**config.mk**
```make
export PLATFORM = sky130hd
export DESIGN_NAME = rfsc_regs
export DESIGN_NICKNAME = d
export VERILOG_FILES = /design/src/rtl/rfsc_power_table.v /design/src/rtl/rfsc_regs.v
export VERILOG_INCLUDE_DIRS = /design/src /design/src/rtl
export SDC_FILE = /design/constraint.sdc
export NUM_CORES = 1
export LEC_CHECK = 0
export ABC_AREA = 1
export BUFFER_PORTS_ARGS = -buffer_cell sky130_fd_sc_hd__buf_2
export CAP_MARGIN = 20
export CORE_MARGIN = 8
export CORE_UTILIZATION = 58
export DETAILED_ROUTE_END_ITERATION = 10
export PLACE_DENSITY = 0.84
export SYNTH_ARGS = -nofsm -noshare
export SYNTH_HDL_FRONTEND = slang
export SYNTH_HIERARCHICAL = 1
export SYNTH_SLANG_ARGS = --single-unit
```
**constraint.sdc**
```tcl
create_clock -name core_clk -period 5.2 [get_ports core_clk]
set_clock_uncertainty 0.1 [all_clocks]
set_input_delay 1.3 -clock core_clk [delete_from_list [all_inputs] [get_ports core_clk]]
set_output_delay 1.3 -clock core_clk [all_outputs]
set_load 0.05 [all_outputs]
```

+++++

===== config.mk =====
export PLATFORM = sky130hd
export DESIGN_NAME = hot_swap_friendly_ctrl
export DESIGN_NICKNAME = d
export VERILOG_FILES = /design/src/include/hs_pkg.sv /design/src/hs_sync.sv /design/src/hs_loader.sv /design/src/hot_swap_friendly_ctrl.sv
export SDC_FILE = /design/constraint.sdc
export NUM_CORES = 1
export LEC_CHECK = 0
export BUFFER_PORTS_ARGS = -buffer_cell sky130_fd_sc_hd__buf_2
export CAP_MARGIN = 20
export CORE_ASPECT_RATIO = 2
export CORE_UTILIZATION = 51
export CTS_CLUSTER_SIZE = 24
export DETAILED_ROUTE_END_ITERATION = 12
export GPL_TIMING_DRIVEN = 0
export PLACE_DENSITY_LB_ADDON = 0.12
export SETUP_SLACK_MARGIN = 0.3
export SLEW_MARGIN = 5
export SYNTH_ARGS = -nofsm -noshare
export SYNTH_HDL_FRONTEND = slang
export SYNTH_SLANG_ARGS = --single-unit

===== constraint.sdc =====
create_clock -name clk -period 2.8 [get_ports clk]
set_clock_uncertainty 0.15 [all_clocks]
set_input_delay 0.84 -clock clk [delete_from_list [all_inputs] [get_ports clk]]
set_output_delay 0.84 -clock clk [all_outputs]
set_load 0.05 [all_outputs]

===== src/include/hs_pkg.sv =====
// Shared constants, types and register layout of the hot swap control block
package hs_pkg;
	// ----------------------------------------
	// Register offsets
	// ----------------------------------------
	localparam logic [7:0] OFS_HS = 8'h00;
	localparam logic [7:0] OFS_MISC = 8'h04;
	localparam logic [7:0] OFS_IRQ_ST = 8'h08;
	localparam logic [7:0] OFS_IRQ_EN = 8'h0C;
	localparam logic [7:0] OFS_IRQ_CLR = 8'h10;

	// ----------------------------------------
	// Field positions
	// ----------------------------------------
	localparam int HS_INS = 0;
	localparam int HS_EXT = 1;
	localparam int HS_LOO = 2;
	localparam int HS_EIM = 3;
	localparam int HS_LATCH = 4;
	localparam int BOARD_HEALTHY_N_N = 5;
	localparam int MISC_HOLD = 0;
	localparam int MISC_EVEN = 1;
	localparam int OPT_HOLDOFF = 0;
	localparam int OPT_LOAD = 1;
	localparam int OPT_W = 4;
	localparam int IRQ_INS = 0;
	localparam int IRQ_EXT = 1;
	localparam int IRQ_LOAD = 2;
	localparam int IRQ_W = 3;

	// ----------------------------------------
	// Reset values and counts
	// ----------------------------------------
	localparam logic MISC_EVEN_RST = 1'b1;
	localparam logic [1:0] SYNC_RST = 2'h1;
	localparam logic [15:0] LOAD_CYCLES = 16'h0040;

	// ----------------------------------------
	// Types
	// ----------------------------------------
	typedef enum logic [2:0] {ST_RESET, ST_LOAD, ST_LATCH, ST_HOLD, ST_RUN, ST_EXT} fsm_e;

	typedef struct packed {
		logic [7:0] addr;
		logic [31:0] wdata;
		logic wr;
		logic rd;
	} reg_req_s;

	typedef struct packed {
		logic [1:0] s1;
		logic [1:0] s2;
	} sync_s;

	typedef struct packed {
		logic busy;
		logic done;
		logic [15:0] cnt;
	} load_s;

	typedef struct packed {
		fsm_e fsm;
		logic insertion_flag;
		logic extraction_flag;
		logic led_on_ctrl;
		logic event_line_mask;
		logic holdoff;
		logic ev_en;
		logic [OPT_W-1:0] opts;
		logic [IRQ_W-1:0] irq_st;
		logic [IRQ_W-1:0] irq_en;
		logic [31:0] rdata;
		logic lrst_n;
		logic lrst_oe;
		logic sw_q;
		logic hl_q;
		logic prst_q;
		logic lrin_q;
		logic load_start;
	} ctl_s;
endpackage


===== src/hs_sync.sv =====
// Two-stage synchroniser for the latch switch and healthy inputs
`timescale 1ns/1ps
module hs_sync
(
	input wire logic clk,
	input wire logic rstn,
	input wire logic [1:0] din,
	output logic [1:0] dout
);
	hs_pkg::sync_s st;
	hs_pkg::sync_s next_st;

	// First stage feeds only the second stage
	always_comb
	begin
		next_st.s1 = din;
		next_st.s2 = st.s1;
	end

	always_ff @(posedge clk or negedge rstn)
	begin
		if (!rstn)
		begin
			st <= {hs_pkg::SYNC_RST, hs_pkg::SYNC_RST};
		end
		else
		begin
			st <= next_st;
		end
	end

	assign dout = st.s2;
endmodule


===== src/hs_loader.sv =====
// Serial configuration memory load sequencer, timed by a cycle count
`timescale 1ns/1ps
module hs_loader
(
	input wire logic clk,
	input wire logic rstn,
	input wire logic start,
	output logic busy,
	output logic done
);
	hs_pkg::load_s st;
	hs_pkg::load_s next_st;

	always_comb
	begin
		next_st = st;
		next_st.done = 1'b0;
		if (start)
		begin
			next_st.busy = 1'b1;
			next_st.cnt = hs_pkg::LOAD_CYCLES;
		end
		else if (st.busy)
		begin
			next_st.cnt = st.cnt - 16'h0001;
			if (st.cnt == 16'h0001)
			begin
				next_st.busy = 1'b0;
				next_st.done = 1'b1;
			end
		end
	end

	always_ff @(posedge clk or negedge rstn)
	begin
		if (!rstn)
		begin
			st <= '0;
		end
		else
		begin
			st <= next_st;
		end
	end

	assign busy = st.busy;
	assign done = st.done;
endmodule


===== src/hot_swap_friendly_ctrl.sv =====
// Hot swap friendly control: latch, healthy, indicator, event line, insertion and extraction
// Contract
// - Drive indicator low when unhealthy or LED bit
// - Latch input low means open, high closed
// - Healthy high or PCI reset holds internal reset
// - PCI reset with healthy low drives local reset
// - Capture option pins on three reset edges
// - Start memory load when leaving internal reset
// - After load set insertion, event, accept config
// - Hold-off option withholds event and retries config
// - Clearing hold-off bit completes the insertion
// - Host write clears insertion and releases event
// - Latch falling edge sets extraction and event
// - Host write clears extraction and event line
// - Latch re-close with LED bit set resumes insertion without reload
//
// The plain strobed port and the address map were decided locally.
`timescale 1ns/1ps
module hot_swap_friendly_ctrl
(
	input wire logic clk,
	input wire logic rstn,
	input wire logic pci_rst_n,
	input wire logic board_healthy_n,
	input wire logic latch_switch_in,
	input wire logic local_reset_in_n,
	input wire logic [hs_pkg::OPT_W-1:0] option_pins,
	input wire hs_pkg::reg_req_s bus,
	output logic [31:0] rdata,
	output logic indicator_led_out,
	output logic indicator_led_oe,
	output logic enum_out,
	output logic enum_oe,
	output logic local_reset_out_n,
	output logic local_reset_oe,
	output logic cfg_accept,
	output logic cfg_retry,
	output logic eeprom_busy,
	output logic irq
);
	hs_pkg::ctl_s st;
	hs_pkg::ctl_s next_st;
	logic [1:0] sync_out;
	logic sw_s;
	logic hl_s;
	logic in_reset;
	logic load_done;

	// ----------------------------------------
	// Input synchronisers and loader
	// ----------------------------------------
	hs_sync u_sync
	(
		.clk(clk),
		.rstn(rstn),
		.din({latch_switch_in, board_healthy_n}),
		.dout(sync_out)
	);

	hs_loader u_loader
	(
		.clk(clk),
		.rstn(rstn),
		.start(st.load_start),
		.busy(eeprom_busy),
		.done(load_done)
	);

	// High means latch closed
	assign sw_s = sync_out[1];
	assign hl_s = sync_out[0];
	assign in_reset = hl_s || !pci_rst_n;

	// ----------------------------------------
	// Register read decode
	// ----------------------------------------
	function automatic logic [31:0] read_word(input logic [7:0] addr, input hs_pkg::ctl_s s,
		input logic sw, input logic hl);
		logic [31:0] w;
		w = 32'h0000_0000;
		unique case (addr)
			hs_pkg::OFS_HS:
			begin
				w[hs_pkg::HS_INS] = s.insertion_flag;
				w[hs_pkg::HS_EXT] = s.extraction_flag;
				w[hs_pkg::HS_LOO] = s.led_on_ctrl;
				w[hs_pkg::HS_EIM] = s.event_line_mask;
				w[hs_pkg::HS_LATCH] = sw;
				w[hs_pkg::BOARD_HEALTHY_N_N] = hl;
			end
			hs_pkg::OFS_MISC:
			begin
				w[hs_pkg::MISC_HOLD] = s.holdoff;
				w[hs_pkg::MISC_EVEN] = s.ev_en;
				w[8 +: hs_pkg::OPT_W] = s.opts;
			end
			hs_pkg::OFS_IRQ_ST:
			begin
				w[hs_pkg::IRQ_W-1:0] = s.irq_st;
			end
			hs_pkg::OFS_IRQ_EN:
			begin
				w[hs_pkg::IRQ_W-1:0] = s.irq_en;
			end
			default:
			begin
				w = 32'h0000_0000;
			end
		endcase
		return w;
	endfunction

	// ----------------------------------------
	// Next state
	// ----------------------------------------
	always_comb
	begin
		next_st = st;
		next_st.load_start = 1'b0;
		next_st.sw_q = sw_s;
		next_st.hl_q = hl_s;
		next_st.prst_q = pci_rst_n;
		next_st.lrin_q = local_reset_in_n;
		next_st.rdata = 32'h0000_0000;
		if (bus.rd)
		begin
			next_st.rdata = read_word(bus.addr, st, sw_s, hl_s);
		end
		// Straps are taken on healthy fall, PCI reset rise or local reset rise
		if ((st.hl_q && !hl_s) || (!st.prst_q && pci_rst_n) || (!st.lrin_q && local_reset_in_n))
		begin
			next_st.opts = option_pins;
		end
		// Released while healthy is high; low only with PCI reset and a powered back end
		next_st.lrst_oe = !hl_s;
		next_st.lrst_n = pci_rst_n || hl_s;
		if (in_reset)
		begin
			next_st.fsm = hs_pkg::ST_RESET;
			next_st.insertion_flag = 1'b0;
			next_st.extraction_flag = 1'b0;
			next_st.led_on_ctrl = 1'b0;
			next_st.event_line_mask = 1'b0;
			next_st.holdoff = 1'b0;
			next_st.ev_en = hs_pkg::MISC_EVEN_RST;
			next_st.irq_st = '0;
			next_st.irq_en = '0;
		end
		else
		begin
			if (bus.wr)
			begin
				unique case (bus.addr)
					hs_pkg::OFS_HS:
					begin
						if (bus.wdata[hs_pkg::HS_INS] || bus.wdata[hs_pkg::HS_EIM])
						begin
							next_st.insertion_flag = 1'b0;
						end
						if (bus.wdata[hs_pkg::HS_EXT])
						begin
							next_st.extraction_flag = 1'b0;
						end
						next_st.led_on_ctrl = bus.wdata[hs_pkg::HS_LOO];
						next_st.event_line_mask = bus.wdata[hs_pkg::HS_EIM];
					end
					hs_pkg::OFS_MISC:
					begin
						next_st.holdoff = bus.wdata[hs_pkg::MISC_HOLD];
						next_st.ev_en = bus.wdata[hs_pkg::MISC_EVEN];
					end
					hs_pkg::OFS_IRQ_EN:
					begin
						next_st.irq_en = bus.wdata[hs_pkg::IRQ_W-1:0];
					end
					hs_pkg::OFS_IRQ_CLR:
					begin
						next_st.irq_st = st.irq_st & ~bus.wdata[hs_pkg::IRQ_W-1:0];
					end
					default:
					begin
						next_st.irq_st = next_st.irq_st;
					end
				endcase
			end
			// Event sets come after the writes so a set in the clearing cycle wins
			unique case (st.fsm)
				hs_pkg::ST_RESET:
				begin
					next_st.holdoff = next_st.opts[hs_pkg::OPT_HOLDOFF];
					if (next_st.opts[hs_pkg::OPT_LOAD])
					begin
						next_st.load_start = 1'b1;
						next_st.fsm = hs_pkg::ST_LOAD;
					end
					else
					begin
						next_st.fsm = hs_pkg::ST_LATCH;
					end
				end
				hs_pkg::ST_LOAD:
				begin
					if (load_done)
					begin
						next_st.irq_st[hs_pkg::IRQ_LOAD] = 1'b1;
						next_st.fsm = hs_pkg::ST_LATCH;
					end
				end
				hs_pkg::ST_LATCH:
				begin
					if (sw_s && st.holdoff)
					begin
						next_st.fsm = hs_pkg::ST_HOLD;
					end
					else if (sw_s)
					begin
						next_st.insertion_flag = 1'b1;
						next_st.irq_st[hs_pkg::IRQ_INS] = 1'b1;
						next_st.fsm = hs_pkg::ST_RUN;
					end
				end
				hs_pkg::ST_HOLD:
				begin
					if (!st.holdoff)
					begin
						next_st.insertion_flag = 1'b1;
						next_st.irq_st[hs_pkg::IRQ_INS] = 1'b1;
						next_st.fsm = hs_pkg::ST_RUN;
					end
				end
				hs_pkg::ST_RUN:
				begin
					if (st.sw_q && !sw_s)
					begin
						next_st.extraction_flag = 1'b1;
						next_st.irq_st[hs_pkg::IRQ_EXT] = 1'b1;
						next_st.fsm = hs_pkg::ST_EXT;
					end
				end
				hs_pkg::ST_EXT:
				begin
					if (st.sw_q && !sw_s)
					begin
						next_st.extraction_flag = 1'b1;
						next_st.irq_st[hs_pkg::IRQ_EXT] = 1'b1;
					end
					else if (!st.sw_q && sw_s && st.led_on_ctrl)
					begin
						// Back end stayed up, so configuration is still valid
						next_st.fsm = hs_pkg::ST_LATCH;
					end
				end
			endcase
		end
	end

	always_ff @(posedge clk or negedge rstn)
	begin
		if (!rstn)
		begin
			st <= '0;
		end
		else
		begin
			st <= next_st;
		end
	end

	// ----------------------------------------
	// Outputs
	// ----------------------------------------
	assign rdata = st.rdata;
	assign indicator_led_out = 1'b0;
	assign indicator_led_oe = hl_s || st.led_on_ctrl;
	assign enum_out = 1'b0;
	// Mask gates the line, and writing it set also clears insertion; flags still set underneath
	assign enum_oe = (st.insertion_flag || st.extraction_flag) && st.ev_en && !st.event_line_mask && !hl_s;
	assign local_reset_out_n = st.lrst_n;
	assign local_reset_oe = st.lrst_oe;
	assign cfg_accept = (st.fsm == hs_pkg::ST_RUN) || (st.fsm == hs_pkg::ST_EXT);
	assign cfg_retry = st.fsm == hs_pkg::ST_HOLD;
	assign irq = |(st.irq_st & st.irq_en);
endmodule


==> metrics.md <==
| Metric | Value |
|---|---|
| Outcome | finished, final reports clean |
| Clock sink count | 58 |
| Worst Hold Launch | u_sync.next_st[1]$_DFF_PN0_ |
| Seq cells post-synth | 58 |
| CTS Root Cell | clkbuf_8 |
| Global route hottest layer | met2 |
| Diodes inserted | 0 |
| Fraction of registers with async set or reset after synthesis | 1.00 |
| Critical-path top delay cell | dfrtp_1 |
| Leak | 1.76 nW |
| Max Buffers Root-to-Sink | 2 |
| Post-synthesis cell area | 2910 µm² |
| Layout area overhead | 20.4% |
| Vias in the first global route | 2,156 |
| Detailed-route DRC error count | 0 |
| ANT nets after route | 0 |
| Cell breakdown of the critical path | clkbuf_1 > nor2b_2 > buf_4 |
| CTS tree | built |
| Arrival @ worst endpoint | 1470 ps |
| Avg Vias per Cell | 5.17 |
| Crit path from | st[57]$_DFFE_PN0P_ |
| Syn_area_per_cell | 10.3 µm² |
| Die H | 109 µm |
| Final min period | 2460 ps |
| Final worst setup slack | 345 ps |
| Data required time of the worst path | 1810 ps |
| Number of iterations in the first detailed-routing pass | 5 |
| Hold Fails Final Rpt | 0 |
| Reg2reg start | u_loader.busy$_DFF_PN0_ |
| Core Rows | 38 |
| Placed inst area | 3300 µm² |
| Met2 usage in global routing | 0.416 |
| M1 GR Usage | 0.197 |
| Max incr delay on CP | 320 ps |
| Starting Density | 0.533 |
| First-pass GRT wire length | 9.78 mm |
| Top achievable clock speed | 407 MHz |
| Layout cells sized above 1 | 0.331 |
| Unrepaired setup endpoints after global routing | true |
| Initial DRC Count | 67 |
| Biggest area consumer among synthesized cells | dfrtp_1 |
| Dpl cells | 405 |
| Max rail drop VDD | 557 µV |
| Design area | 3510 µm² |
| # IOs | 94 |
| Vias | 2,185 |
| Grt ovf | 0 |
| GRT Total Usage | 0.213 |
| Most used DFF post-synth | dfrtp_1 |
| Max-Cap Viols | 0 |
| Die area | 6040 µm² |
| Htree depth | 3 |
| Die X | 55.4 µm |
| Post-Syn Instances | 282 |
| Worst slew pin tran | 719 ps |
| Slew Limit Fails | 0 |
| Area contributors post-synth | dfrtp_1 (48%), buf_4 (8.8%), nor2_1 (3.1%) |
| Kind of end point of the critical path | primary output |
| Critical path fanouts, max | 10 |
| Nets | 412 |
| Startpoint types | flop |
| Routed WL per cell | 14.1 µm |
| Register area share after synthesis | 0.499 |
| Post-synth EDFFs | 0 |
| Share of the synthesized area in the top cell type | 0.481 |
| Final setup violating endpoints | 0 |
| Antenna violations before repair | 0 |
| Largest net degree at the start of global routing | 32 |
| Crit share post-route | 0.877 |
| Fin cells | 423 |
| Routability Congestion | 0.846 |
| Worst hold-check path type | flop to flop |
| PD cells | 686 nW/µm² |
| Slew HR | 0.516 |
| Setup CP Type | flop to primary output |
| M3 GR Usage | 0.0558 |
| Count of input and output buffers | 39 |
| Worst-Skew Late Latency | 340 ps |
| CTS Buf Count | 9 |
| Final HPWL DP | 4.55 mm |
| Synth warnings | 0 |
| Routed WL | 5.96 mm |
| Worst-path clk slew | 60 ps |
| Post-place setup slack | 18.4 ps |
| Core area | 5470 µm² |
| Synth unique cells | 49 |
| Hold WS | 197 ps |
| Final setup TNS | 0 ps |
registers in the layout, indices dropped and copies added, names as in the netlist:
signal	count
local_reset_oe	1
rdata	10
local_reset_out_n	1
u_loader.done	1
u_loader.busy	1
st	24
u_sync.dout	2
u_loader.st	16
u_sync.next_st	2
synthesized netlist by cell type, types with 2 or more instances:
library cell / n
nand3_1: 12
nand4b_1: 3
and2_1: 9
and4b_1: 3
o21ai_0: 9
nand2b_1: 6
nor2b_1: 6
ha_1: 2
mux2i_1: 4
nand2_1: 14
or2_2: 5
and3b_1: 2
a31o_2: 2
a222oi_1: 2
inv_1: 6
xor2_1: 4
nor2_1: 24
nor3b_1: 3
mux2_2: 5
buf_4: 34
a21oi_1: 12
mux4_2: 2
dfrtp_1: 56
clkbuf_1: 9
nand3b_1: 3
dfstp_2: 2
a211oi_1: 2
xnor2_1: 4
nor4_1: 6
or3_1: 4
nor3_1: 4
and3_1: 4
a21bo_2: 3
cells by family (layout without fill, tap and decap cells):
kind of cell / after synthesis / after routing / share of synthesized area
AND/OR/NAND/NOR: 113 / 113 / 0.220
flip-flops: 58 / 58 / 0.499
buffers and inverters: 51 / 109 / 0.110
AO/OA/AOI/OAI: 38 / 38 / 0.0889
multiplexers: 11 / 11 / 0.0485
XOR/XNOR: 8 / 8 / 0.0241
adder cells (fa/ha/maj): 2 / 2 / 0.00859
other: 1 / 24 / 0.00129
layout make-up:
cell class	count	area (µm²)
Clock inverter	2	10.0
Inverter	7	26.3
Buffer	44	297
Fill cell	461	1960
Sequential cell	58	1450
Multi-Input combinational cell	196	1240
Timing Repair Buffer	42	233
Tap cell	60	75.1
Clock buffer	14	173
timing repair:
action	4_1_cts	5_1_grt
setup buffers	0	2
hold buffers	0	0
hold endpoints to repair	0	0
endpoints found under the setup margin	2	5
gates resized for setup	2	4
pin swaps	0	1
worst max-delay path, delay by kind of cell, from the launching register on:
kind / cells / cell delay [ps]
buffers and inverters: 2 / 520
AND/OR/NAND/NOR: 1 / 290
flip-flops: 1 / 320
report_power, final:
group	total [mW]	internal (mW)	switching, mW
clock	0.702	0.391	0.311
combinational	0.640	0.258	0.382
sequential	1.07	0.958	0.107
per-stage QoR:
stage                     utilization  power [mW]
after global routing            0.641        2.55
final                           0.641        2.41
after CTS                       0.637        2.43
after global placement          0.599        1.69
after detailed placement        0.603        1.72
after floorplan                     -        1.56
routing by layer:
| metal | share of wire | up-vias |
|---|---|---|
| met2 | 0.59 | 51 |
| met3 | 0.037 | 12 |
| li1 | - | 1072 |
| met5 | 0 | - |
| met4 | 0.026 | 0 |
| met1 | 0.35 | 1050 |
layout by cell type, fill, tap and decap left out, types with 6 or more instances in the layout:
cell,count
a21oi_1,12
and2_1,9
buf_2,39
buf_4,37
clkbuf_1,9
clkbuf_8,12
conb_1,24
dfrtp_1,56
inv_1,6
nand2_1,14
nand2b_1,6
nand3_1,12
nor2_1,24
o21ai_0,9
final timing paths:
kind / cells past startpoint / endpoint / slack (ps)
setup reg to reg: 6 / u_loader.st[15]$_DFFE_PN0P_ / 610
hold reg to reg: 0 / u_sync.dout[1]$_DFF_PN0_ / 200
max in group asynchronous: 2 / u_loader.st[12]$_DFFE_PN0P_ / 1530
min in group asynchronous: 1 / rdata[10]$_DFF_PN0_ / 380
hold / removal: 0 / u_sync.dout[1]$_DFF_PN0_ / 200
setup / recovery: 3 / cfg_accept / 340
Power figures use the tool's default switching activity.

+++++

Scan the entries and show every line in which the word "Host" is found.

// - Host write clears insertion and releases event
// - Host write clears extraction and event line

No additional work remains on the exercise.